Henry V, William Shakespeare
Alphen, Netherlands. 25 October. What are the lessons of
Agincourt? Six hundred years ago today King Henry V of England won the most
famous English victory over the French. Even if one peers through the many
layers of propaganda that have been laid over the battle, most famously by
William Shakespeare, Agincourt remains a stunning victory for English arms. The
English wracked by hunger and disease were out-numbered by at least four-to-one,
and probably more by the French. Critically,
the French possessed the heavy armour of their day, the mounted knights on heavy
horse. And yet some four hours after the battle commenced the flower of the
French nobility lay shattered on the field of Agincourt, with between 7-10,000
French dead of a force that probably numbered between 25-35,000 men. The English suffered at worst 200 killed, and
by some estimates as few as 112, although amongst them lay the king’s brother Edward,
Duke of York. Leadership, tactics,
technology and timing won the day for ‘Harry’ and England.

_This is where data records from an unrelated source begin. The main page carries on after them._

--- src/design/kll_pkg.sv ---
// Shared types, constants and helper functions for the keyword and literal lexer.
package kll_pkg;

	// Default token length limit; a token this long or longer classifies as broken
	localparam int unsigned MAX_TOKEN_LEN_DEF = 256;

	// Result queue sizing
	localparam int unsigned FIFO_DEPTH = 8;
	localparam int unsigned PTR_W      = $clog2(FIFO_DEPTH);
	localparam int unsigned CNT_W      = $clog2(FIFO_DEPTH + 1);

	// Scanner modes
	typedef enum logic [2:0] {
		MODE_BETWEEN = 3'b001,
		MODE_COMMENT = 3'b010,
		MODE_TOKEN   = 3'b100
	} mode_t;

	// Token kinds
	localparam logic [4:0] KIND_LITERAL = 5'd0;
	localparam logic [4:0] KIND_IDENT   = 5'd1;
	localparam logic [4:0] KIND_ARG     = 5'd2;
	localparam logic [4:0] KIND_KW0     = 5'd3;
	localparam logic [4:0] KIND_BROKEN  = 5'd25;
	localparam logic [4:0] KIND_END     = 5'd26;

	// Characters with a meaning of their own
	localparam logic [7:0] CH_NL    = 8'h0A;
	localparam logic [7:0] CH_SPACE = 8'h20;
	localparam logic [7:0] CH_PLUS  = 8'h2B;
	localparam logic [7:0] CH_MINUS = 8'h2D;
	localparam logic [7:0] CH_ZERO  = 8'h30;
	localparam logic [7:0] CH_SEMI  = 8'h3B;
	localparam logic [7:0] CH_US    = 8'h5F;
	localparam logic [7:0] CH_A     = 8'h61;
	localparam logic [7:0] CH_G     = 8'h67;
	localparam logic [7:0] CH_R     = 8'h72;
	localparam logic [7:0] CH_X     = 8'h78;

	// Keyword table: text right-justified, zero padded on the left
	localparam int unsigned NUM_KW = 22;
	localparam logic [47:0] KW_STR [NUM_KW] = '{
		"defun", "return", "+", "-", "*", "/", "%", "and", "or", "not",
		"lt", "le", "eq", "ge", "gt", "if", "else", "endif", "drop", "dup",
		"swap", "rot"
	};
	localparam logic [2:0] KW_LEN [NUM_KW] = '{
		3'd5, 3'd6, 3'd1, 3'd1, 3'd1, 3'd1, 3'd1, 3'd3, 3'd2, 3'd3,
		3'd2, 3'd2, 3'd2, 3'd2, 3'd2, 3'd2, 3'd4, 3'd5, 3'd4, 3'd3,
		3'd4, 3'd3
	};

	// One entry of the result queue
	typedef struct packed {
		logic [4:0]  kind;
		logic [31:0] value;
		logic        last;
	} result_t;

	function automatic logic is_space(input logic [7:0] c);
		return (c == CH_SPACE) || (c >= 8'd9 && c <= 8'd13);
	endfunction

	function automatic logic is_digit(input logic [7:0] c);
		return (c >= 8'h30) && (c <= 8'h39);
	endfunction

	function automatic logic is_alpha(input logic [7:0] c);
		return ((c >= 8'h61) && (c <= 8'h7A)) || ((c >= 8'h41) && (c <= 8'h5A));
	endfunction

	// {valid, nibble} for a hex digit of either case
	function automatic logic [4:0] hex_val(input logic [7:0] c);
		logic [4:0] r;
		r = 5'd0;
		if (is_digit(c)) begin
			r = {1'b1, c[3:0]};
		end else if ((c >= 8'h61 && c <= 8'h66) || (c >= 8'h41 && c <= 8'h46)) begin
			r = {1'b1, c[3:0] + 4'd9};
		end
		return r;
	endfunction

	// Keyword kind for a short token, KIND_BROKEN when nothing matches
	function automatic logic [4:0] kw_kind(input logic [47:0] word, input logic [2:0] len);
		logic [4:0] k;
		k = KIND_BROKEN;
		for (int i = NUM_KW - 1; i >= 0; i--) begin
			if (len == KW_LEN[i] && word == KW_STR[i]) begin
				k = KIND_KW0 + 5'(i);
			end
		end
		return k;
	endfunction

endpackage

Leadership & Command: “In peace there’s nothing so becomes a
man as modest stillness and humility, but when the blast of war blows in our
ears, then imitate the actions of the tiger…” Henry V (1413-1422) had a dubious
claim to the English throne. Indeed, his father Henry Bolingbroke had usurped
it from Richard II in 1399. And was complicit in Richard’s murder in 1400.

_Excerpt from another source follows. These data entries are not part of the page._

`src/nbgs_pkg.sv`:
```
// ----------------------------------------------------------------------------
// nbgs_pkg: shared types and constants for the 2-D gravity step block
// Item layouts, function codes, register indexes, datapath operation codes
// and the controller/datapath command and status bundles.
// ----------------------------------------------------------------------------
package nbgs_pkg;

  // Default body capacity.
  localparam int MAX_POINTS_DEF = 256;

  // Largest weight and the merge distance after reset (1.0 in Q16.16).
  localparam logic [30:0] WMAX       = 31'h7FFF_FFFF;
  localparam logic [30:0] THR_RESET  = 31'd65536;
  // Upper bound of a unit-direction component (2.0 in Q16.16).
  localparam logic [17:0] U_MAX      = 18'h2_0000;
  // Width of the acceleration accumulators.
  localparam int          ACC_W      = 48;

  // Input function codes.
  localparam logic [1:0] FUNC_LOAD = 2'd0;
  localparam logic [1:0] FUNC_STEP = 2'd1;
  localparam logic [1:0] FUNC_READ = 2'd2;

  // Result kinds.
  localparam logic KIND_READ = 1'b0;
  localparam logic KIND_STEP = 1'b1;

  // Configuration register indexes.
  localparam logic [1:0] REG_POINT_COUNT = 2'd0;
  localparam logic [1:0] REG_SLICE_START = 2'd1;
  localparam logic [1:0] REG_SLICE_COUNT = 2'd2;
  localparam logic [1:0] REG_DIST_THR    = 2'd3;

  typedef struct packed {
    logic [1:0]         func;
    logic [7:0]         body_index;
    logic signed [31:0] in_x;
    logic signed [31:0] in_y;
    logic [30:0]        in_weight;
  } in_item_t;

  typedef struct packed {
    logic               kind;
    logic [7:0]         out_index;
    logic signed [31:0] out_x;
    logic signed [31:0] out_y;
    logic [30:0]        out_weight;
  } out_item_t;

  // Datapath operations issued by the controller.
  typedef enum logic [4:0] {
    OP_NONE,
    OP_LOAD,
    OP_RD_IN,
    OP_RD,
    OP_LAT_I,
    OP_DIFF,
    OP_SQX,
    OP_SQY,
    OP_SQRT,
    OP_DIST,
    OP_MUL,
    OP_MERGE,
    OP_DIV_Q,
    OP_LAT_Q,
    OP_DIV_A,
    OP_LAT_A,
    OP_DIV_UX,
    OP_DIV_UY,
    OP_LAT_U,
    OP_MULC,
    OP_ACC_X,
    OP_ACC_Y,
    OP_WB,
    OP_POS,
    OP_OUT_RD,
    OP_OUT_ST
  } dp_op_t;

  typedef struct packed {
    dp_op_t op;
    logic   i_lt_j;   // current body index below partner index
  } cmd_t;

  typedef struct packed {
    logic rd_w_zero;  // weight just read is zero
    logic near;       // distance below the merge threshold
    logic d_zero;     // distance is zero
    logic sqrt_done;
    logic div_done;
    logic out_free;   // result register can take a new item
  } sts_t;

  // Saturate a 49-bit two's complement value to signed 32 bits.
  function automatic logic [31:0] sat32(input logic [48:0] v);
    logic [31:0] r;
    if (v[48] && !(&v[47:31])) begin
      r = 32'h8000_0000;
    end else if (!v[48] && (|v[47:31])) begin
      r = 32'h7FFF_FFFF;
    end else begin
      r = v[31:0];
    end
    return r;
  endfunction

endpackage

```
`src/nbgs_ctrl.sv`:
```
// ----------------------------------------------------------------------------
// nbgs_ctrl: sequencer for loads, reads and iteration steps
// Walks the slice and the partner bodies and issues one datapath operation
// per cycle, waiting on the divider and square root units and on a free result register.
// ----------------------------------------------------------------------------
module nbgs_ctrl #(
  parameter int MAX_POINTS = nbgs_pkg::MAX_POINTS_DEF
) (
  input  logic                          clk,
  input  logic                          rst_n,
  input  logic                          in_valid,
  output logic                          in_ready,
  input  logic [1:0]                    in_func,
  input  logic [8:0]                    point_count,
  input  logic [7:0]                    slice_start,
  input  logic [8:0]                    slice_count,
  input  nbgs_pkg::sts_t                sts,
  output nbgs_pkg::cmd_t                cmd,
  output logic [$clog2(MAX_POINTS)-1:0] addr
);
  import nbgs_pkg::*;

  localparam int AW = $clog2(MAX_POINTS);
  localparam int CW = (AW + 1 > 10) ? AW + 1 : 10;
  localparam logic [CW-1:0] MAXC = CW'(MAX_POINTS);

  typedef enum logic [30:0] {
    S_IDLE   = 31'h0000_0001,
    S_RES_RD = 31'h0000_0002,
    S_INIT   = 31'h0000_0004,
    S_I_CHK  = 31'h0000_0008,
    S_I_LAT  = 31'h0000_0010,
    S_J_CHK  = 31'h0000_0020,
    S_J_LAT  = 31'h0000_0040,
    S_SQX    = 31'h0000_0080,
    S_SQY    = 31'h0000_0100,
    S_SQRT   = 31'h0000_0200,
    S_SQRT_W = 31'h0000_0400,
    S_TEST   = 31'h0000_0800,
    S_MUL    = 31'h0000_1000,
    S_MRG    = 31'h0000_2000,
    S_DQ     = 31'h0000_4000,
    S_DQ_W   = 31'h0000_8000,
    S_DA     = 31'h0001_0000,
    S_DA_W   = 31'h0002_0000,
    S_DUX    = 31'h0004_0000,
    S_DUX_W  = 31'h0008_0000,
    S_MX     = 31'h0010_0000,
    S_AX     = 31'h0020_0000,
    S_DUY    = 31'h0040_0000,
    S_DUY_W  = 31'h0080_0000,
    S_MY     = 31'h0100_0000,
    S_AY     = 31'h0200_0000,
    S_WB     = 31'h0400_0000,
    S_P_CHK  = 31'h0800_0000,
    S_P_LAT  = 31'h1000_0000,
    S_P_WR   = 31'h2000_0000,
    S_RES_ST = 31'h4000_0000
  } state_t;

  state_t        state_r, state_nxt;
  logic [CW-1:0] i_r, i_nxt, j_r, j_nxt, end_r, end_nxt, n_r, n_nxt;
  logic [CW-1:0] sum_end;

  assign sum_end  = CW'(slice_start) + CW'(slice_count);
  assign addr     = (state_r == S_J_CHK || state_r == S_MRG) ? j_r[AW-1:0] : i_r[AW-1:0];
  assign in_ready = (state_r == S_IDLE);

  // Next state and the operation issued in this cycle.
  always_comb begin
    state_nxt  = state_r;
    i_nxt      = i_r;
    j_nxt      = j_r;
    end_nxt    = end_r;
    n_nxt      = n_r;
    cmd.op     = OP_NONE;
    cmd.i_lt_j = (i_r < j_r);
    case (state_r)
      S_IDLE: begin
        if (in_valid) begin
          case (in_func)
            FUNC_LOAD: cmd.op = OP_LOAD;
            FUNC_READ: begin
              cmd.op    = OP_RD_IN;
              state_nxt = S_RES_RD;
            end
            FUNC_STEP: state_nxt = S_INIT;
            default: ;
          endcase
        end
      end
      S_RES_RD: begin
        if (sts.out_free) begin
          cmd.op    = OP_OUT_RD;
          state_nxt = S_IDLE;
        end
      end
      S_INIT: begin
        i_nxt     = CW'(slice_start);
        end_nxt   = (sum_end > MAXC) ? MAXC : sum_end;
        n_nxt     = (CW'(point_count) > MAXC) ? MAXC : CW'(point_count);
        state_nxt = S_I_CHK;
      end
      S_I_CHK: begin
        if (i_r >= end_r) begin
          i_nxt     = CW'(slice_start);
          state_nxt = S_P_CHK;
        end else begin
          cmd.op    = OP_RD;
          state_nxt = S_I_LAT;
        end
      end
      S_I_LAT: begin
        cmd.op = OP_LAT_I;
        if (sts.rd_w_zero) begin
          i_nxt     = i_r + 1'b1;
          state_nxt = S_I_CHK;
        end else begin
          j_nxt     = '0;
          state_nxt = S_J_CHK;
        end
      end
      S_J_CHK: begin
        if (j_r >= n_r) begin
          state_nxt = S_WB;
        end else if (j_r == i_r) begin
          j_nxt = j_r + 1'b1;
        end else begin
          cmd.op    = OP_RD;
          state_nxt = S_J_LAT;
        end
      end
      S_J_LAT: begin
        cmd.op = OP_DIFF;
        if (sts.rd_w_zero) begin
          j_nxt     = j_r + 1'b1;
          state_nxt = S_J_CHK;
        end else begin
          state_nxt = S_SQX;
        end
      end
      S_SQX: begin
        cmd.op    = OP_SQX;
        state_nxt = S_SQY;
      end
      S_SQY: begin
        cmd.op    = OP_SQY;
        state_nxt = S_SQRT;
      end
      S_SQRT: begin
        cmd.op    = OP_SQRT;
        state_nxt = S_SQRT_W;
      end
      S_SQRT_W: begin
        if (sts.sqrt_done) begin
          cmd.op    = OP_DIST;
          state_nxt = S_TEST;
        end
      end
      S_TEST: begin
        if (sts.near) begin
          state_nxt = S_MUL;
        end else if (sts.d_zero) begin
          j_nxt     = j_r + 1'b1;
          state_nxt = S_J_CHK;
        end else begin
          state_nxt = S_DQ;
        end
      end
      S_MUL: begin
        cmd.op    = OP_MUL;
        state_nxt = S_MRG;
      end
      S_MRG: begin
        cmd.op    = OP_MERGE;
        j_nxt     = j_r + 1'b1;
        state_nxt = S_J_CHK;
      end
      S_DQ: begin
        cmd.op    = OP_DIV_Q;
        state_nxt = S_DQ_W;
      end
      S_DQ_W: begin
        if (sts.div_done) begin
          cmd.op    = OP_LAT_Q;
          state_nxt = S_DA;
        end
      end
      S_DA: begin
        cmd.op    = OP_DIV_A;
        state_nxt = S_DA_W;
      end
      S_DA_W: begin
        if (sts.div_done) begin
          cmd.op    = OP_LAT_A;
          state_nxt = S_DUX;
        end
      end
      S_DUX: begin
        cmd.op    = OP_DIV_UX;
        state_nxt = S_DUX_W;
      end
      S_DUX_W: begin
        if (sts.div_done) begin
          cmd.op    = OP_LAT_U;
          state_nxt = S_MX;
        end
      end
      S_MX: begin
        cmd.op    = OP_MULC;
        state_nxt = S_AX;
      end
      S_AX: begin
        cmd.op    = OP_ACC_X;
        state_nxt = S_DUY;
      end
      S_DUY: begin
        cmd.op    = OP_DIV_UY;
        state_nxt = S_DUY_W;
      end
      S_DUY_W: begin
        if (sts.div_done) begin
          cmd.op    = OP_LAT_U;
          state_nxt = S_MY;
        end
      end
      S_MY: begin
        cmd.op    = OP_MULC;
        state_nxt = S_AY;
      end
      S_AY: begin
        cmd.op    = OP_ACC_Y;
        j_nxt     = j_r + 1'b1;
        state_nxt = S_J_CHK;
      end
      S_WB: begin
        cmd.op    = OP_WB;
        i_nxt     = i_r + 1'b1;
        state_nxt = S_I_CHK;
      end
      S_P_CHK: begin
        if (i_r >= end_r) begin
          state_nxt = S_RES_ST;
        end else begin
          cmd.op    = OP_RD;
          state_nxt = S_P_LAT;
        end
      end
      S_P_LAT: begin
        cmd.op = OP_LAT_I;
        if (sts.rd_w_zero) begin
          i_nxt     = i_r + 1'b1;
          state_nxt = S_P_CHK;
        end else begin
          state_nxt = S_P_WR;
        end
      end
      S_P_WR: begin
        cmd.op    = OP_POS;
        i_nxt     = i_r + 1'b1;
        state_nxt = S_P_CHK;
      end
      S_RES_ST: begin
        if (sts.out_free) begin
          cmd.op    = OP_OUT_ST;
          state_nxt = S_IDLE;
        end
      end
      default: state_nxt = S_IDLE;
    endcase
  end

  always_ff @(posedge clk) begin
    if (!rst_n) begin
      state_r <= S_IDLE;
      i_r     <= '0;
      j_r     <= '0;
      end_r   <= '0;
      n_r     <= '0;
    end else begin
      state_r <= state_nxt;
      i_r     <= i_nxt;
      j_r     <= j_nxt;
      end_r   <= end_nxt;
      n_r     <= n_nxt;
    end
  end

endmodule

```
`config.mk`:
```
export PLATFORM = sky130hd
export DESIGN_NAME = nbgs_ctrl
export DESIGN_NICKNAME = d
export VERILOG_FILES = /design/src/nbgs_pkg.sv /design/src/nbgs_ctrl.sv
export SDC_FILE = /design/constraint.sdc
export NUM_CORES = 1
export LEC_CHECK = 0
export BUFFER_PORTS_ARGS = -buffer_cell sky130_fd_sc_hd__buf_4
export CAP_MARGIN = 25
export CELL_PAD_IN_SITES_DETAIL_PLACEMENT = 1
export CELL_PAD_IN_SITES_GLOBAL_PLACEMENT = 1
export CORE_ASPECT_RATIO = 1.25
export CORE_MARGIN = 10
export CORE_UTILIZATION = 48
export DETAILED_ROUTE_END_ITERATION = 12
export GPL_ROUTABILITY_DRIVEN = 1
export GPL_TIMING_DRIVEN = 0
export PLACE_DENSITY = 0.9
export SYNTH_ARGS = -nofsm -noshare
export SYNTH_HDL_FRONTEND = slang
export SYNTH_SLANG_ARGS = --single-unit
```
`constraint.sdc`:
```
create_clock -name clk -period 8.5 [get_ports clk]
set_input_delay 1.275 -clock clk [delete_from_list [all_inputs] [get_ports clk]]
set_output_delay 1.275 -clock clk [all_outputs]
set_load 0.01 [all_outputs]
```
; Word level (Yosys, flattened, before mapping)
; Cells that the tools add are included.
[classes]
add_sub_neg = 3
magnitude_cmp = 5
n_eq_ne = 51
mux = 43
n_reduce_logical = 15
[ops]
columns = operator, n
row1 = $pmux W31 S28, 1
row2 = $mux W31, 10
row3 = $pmux W5 S25, 1
row4 = $mux W10, 9
row5 = $pmux W31 S2, 1
row6 = $pmux W10 S5, 1
row7 = $pmux W10 S4, 1
row8 = $eq A31 B1 Y1 const B, 1
row9 = $eq A31 B10 Y1 const B, 1
row10 = $eq A31 B11 Y1 const B, 1
row11 = $eq A31 B12 Y1 const B, 1
row12 = $eq A31 B13 Y1 const B, 1
row13 = $eq A31 B14 Y1 const B, 1
row14 = $eq A31 B15 Y1 const B, 1
row15 = $eq A31 B16 Y1 const B, 1
row16 = $eq A31 B17 Y1 const B, 1
row17 = $eq A31 B18 Y1 const B, 1
row18 = $eq A31 B19 Y1 const B, 1
row19 = $eq A31 B2 Y1 const B, 1
row20 = $eq A31 B20 Y1 const B, 1
row21 = $eq A31 B21 Y1 const B, 1
row22 = $eq A31 B22 Y1 const B, 1
row23 = $eq A31 B23 Y1 const B, 1
row24 = $eq A31 B24 Y1 const B, 1
row25 = 45 further kinds, 76
[totals]
regBits = 71
inputBits = 37
out_inout_bits = 15
wordCells = 122

; Logic depth before layout (Yosys ltp)
[logic_depth]
word_depth = 4
ltp_mapped = 11
ltp_nobuf = 10

; Least setup slack after synthesis
; Ideal clock, no wire load.
[synth_path]
path_kind = register -> output
from = register state_r[9]
to = output port cmd[1] (netlist name)
arrival_time_ps = 2396
required_ps = 7225
slack_ps = 4829
path_stages_with_launch = 9
path_buffers = 1
cell_sequence = dfxtp_1 buf_6 nor4_4 nand4_4 or4b_1 nor2_1 nor4bb_1 nor3_1 nand4_1
[synth_rtl]
columns = element, line_no
row1 = from (decl), nbgs_ctrl.sv:61  ; state_t state_r, state_nxt;
row2 = from (signal assigned), nbgs_ctrl.sv:281  ; state_r <= state_nxt;
row3 = to (decl), nbgs_ctrl.sv:18  ; output nbgs_pkg::cmd_t cmd,

==> flow_metrics.env <==
export IMPL_drt_initial_drc_count=352
export IMPL_sequential_cell_area_sq_um=1400
export IMPL_wire_length_of_the_first_global_routing_pass_um=30200
export IMPL_sum_of_negative_setup_slack_ns=0
export IMPL_synthesis_area_per_instance_sq_um=7.98
export IMPL_rsz_0062_raised_after_global_routing="false"
export IMPL_place_detailed_hpwl_um=14400
export IMPL_synth_seq_area_share=0.273
export IMPL_wirelength_um=18800
export IMPL_tritoncts="done"
export IMPL_critPathMaxFanout=10
export IMPL_synth_warning_count=0
export IMPL_fillCellCount=1325
export IMPL_via_count=5405
export IMPL_cp_capture_type="output port"
export IMPL_grt_start_max_net_pins=13
export IMPL_max_cap_viol_count=0
export IMPL_syn_num_nets=720
export IMPL_routed_length_per_placed_instance_um=22.4
export IMPL_clock_skew_final_ns=0.00677
export IMPL_worst_ep_arrival_time_ns=3.51
export IMPL_max_stage_delay_ns=0.81
export IMPL_multi_input_area_sq_um=3420
export IMPL_insertion_delay_ns=0.34
export IMPL_timing_reg2reg_worst_path_depth=9
export IMPL_post_route_cells_drive_above_1_share=0.140
export IMPL_effective_utilization_at_floorplan=0.488
export IMPL_vias_in_the_first_global_route=5771
export IMPL_worst_setup_hold_path_clk_slew_ns=0.06
export IMPL_cts_sinks=70
export IMPL_totalPowerFinal_mw=0.845
export IMPL_cellPowerDensity_nw_per_um2=141
export IMPL_grt_antenna_before_repair=0
export IMPL_synthesis_area_sq_um=5130
export IMPL_synth_ff_latch_count=70
export IMPL_die_area_sq_um=15300
export IMPL_antenna_cells_inserted=0
export IMPL_number_of_nets_with_antenna_violations_after_detailed_routing=0
export IMPL_final_period_minus_worst_setup_slack_ns=4.79
export IMPL_gp_congestion=0.962
export IMPL_irDropWorstVdd_mv=0.106
export IMPL_residual_drc_count=0
export IMPL_synth_ff_type="sky130_fd_sc_hd__dfxtp_1"
export IMPL_hold_depth=2
export IMPL_grt_usage=0.244
export IMPL_yosysUniqueCellTypes=70
export IMPL_postCtsResizedCells=0
export IMPL_power_leakage_nw=2.35
export IMPL_area_growth_synth_to_final_pct=16.3
export IMPL_floorplan_core_area_sq_um=10500
export IMPL_die_width_um=113
export IMPL_place_port_buffers=48
export IMPL_synth_edff_count=0
export IMPL_crit_path_start_kind="flop"
export IMPL_htree_num_levels=3
export IMPL_timing_final_setup_violations=0
export IMPL_crit_path_cell_trace="nor3_2 > nand4_1 > nor4_1 > a21o_1 > o21bai_1 > a221oi_1 > nand4_1 > buf_4"
export IMPL_cts_path_max_buffers=2
export IMPL_status="finished clean"
export IMPL_fin_crit_sh=0.563
export IMPL_timing_hold_worst_class="reg -> reg"
export IMPL_cts_hold_repair_buffers=0
export IMPL_critical_path_class="reg -> out"
export IMPL_timing_slew_headroom=0.317
export IMPL_worstMarginPinSlew_ns=1.02
export IMPL_fp_row_count=42
export IMPL_final_hold_violation_count=0
export IMPL_layout_nets=779
export IMPL_worstPathRequired_ns=7.22
export IMPL_router_iterations_before_antenna_repair=5
export IMPL_cpMaxStageDelayCell="sky130_fd_sc_hd__nor4_1"
export IMPL_cts_made_buffers=9
export IMPL_cell_with_the_most_instances_on_the_worst_path="sky130_fd_sc_hd__nand4_1"
export IMPL_fmax_ghz=0.209
export IMPL_post_cts_setup_buffers=0
export IMPL_route_detailed_vias_per_inst=6.44
export IMPL_final_max_slew_violation_count=0
export IMPL_cts_root_buffer_cell="sky130_fd_sc_hd__clkbuf_16"
export IMPL_grt_ovfl_total=0
export IMPL_ys_async_sr_fraction=0
export IMPL_floorplan_die_height_um=136
export IMPL_num_io_pins=52
export IMPL_synthCells=643
worst max-delay path: cells and delay by family, from the launching register on:
| family | cells | cell delay, ns |
|---|---|---|
| buffers and inverters | 1 | 0.13 |
| DFF | 1 | 0.34 |
| AOI/OAI and AO/OA | 3 | 0.61 |
| and+or+nand+nor | 4 | 2.08 |
worst paths after layout:
| path | start | end | slack, ns |
|---|---|---|---|
| hold reg to reg | end_r[9] | end_r[9] | 0.47 |
| hold / removal | end_r[9] | end_r[9] | 0.47 |
| setup / recovery | state_r[28] | cmd[1] | 3.71 |
| setup reg to reg | state_r[19] | i_r[4] | 4.97 |
placed cells by master, fill, tap and decap left out, drive strengths merged, types with 7 or more instances in the layout:
| cell type | Yosys | routed |
|---|---|---|
| clkbuf | 19 | 30 |
| dfxtp | 70 | 70 |
| xnor2 | 8 | 8 |
| a211oi | 8 | 8 |
| and3 | 7 | 7 |
| a2111o | 7 | 7 |
| nor3 | 24 | 24 |
| or3 | 15 | 15 |
| nand2b | 8 | 8 |
| nor2 | 67 | 67 |
| nand3 | 18 | 18 |
| a22o | 8 | 8 |
| buf | 9 | 57 |
| nand3b | 9 | 9 |
| nor4 | 23 | 23 |
| and4 | 7 | 7 |
| ha | 39 | 39 |
| nor2b | 12 | 12 |
| or4 | 7 | 7 |
| nand4 | 25 | 25 |
| o21ai | 24 | 24 |
| a21o | 9 | 9 |
| a21oi | 42 | 42 |
| nand2 | 48 | 48 |
| nor3b | 8 | 8 |
| inv | 44 | 44 |
cell usage after synthesis (9+ instances only):
library cell	count	area [sq um]
sky130_fd_sc_hd__nor4_1	17	106
sky130_fd_sc_hd__nor2b_1	12	75.1
sky130_fd_sc_hd__inv_1	44	165
sky130_fd_sc_hd__dfxtp_1	70	1400
sky130_fd_sc_hd__clkbuf_1	18	67.6
sky130_fd_sc_hd__or3_1	14	87.6
sky130_fd_sc_hd__nor3_1	22	110
sky130_fd_sc_hd__nand2_1	48	180
sky130_fd_sc_hd__nand4_1	23	144
sky130_fd_sc_hd__nand3b_1	9	67.6
sky130_fd_sc_hd__a21oi_1	41	205
sky130_fd_sc_hd__ha_1	39	488
sky130_fd_sc_hd__nand3_1	18	90.1
sky130_fd_sc_hd__o21ai_0	23	115
sky130_fd_sc_hd__a21o_1	9	67.6
sky130_fd_sc_hd__nor2_1	67	251
sequential cells by signal, indices dropped and copies added, names as in the netlist:
| register | flops |
|---|---|
| j_r | 10 |
| n_r | 9 |
| i_r | 10 |
| end_r | 10 |
| state_r | 31 |
layer usage:
metal  routed length [um]  GRT usage  vias up
met5                    0          0        -
met3                  810     0.0403       68
met4                 1000      0.144        0
li1                     -          -     2504
met1                 7150      0.255     2652
met2                 9830      0.446      181
power by group:
| group | total, mW | internal, mW | switching, mW |
|---|---|---|---|
| clock network | 0.397 | 0.243 | 0.154 |
| registers | 0.332 | 0.330 | 0.00188 |
| logic | 0.116 | 0.0462 | 0.0695 |
cell families after synthesis:
group / synth area share
muxes: 0.0132
buffers and inverters: 0.0600
AOI/OAI and AO/OA: 0.194
adders and majority gates: 0.0990
and+or+nand+nor: 0.337
xor gates and xnor gates: 0.0239
DFF: 0.273
cell type report:
type,instances,area share
inverters,44,0.0277
well taps,132,0.0277
multi-input cells,501,0.574
clock inverters,5,0.00964
clock buffers,11,0.0423
repair buffers,48,0.0604
plain buffers,28,0.0239
flip-flops and latches,70,0.235
through the flow:
stage | instance area (sq um) | utilization | hold slack, ns | cells | worst slack [ns]
3_3_place_gp | 5660 | 0.538 | 0.443 | 823 | 4.13
3_5_place_dp | 5660 | 0.538 | 0.462 | 823 | 4.12
6_report | 5970 | 0.568 | 0.467 | 839 | 3.71
2_1_floorplan | 5130 | - | 0.428 | 643 | 4.83
4_1_cts | 5970 | 0.568 | 0.467 | 839 | 3.75
5_1_grt | 5970 | 0.568 | 0.483 | 839 | 3.57
Note: power is estimated with default switching activity, not from simulation.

However, the younger Henry was an inspirational war leader. Henry thus offered the English force a clear
purpose and ensured unity of effort through his leadership, unlike the French
who were riven with jealousies and petty rivalries at the highest levels of
command.
Tactics: “A very little, little let us do. And
all is done”. The French rode and
marched without due regard for the carefully laid trap that had been laid
before them, so dismissive of the tiny force before them were the French
Constable, the Dauphin and the rest of the French command. Some years ago I
walked the battlefield next to ‘Azincourt’ and was surprised by how little has
apparently changed. Indeed, it is still relatively easy to imagine the French
heavy horse and their men-at-arms advancing downhill into the v-shaped trap where
up to 8,000 English archers lay in wait.
Technology: "For many of our princes - woe awhile - lie drown'd and soak'd in mercenary blood; So do our vulgar drench their peasant limbs in blood of princes; and their wounded steeds fret fetlock deep in gore and with wild rage yerk out their armed heels at their dead masters" Prior to the invention and proper
military application of cannon and musket the English longbow was the decisive
military technology of its European age. Whilst the French crossbow was more
sophisticated it took far longer to load and could not carry a similar weight of
weapon to the longbow. Thus, the English had the advantage in rate, weight, and
indeed range of firepower and were this able to stand off and mercilessly tear
French ranks to pieces. Some years ago I
stood next to a longbow. Made of English yew it was some five feet (1.5m) long
with arrows of a similar length, some of which mounted armour piercing warheads
(bodkins) and some flesh-tearing warheads. It was a truly awesome weapon and it
is not surprising that the exhumed skeletons of English archers all share a
deformation caused by the strength required to launch arrows from the longbow.
Timing: “This day is call’d the feast of
Crispian”. The day itself played a vital role in England’s victory. 25 October
was deep into a French autumn and the field of Agincourt was wet. As the French man-at-arms advanced downhill
towards the English lines they did so over a field deep in the mud ploughed up by
the French heavy horse. In other words the French became quite simply stuck and
it was this mud that not only destroyed French order but enabled the English
longbowmen to pour volley after volley into the French. Thereafter, English
men-at-arms moved onto the field alongside archers transformed into infantry to
finish off the French and claim French nobles for ransom.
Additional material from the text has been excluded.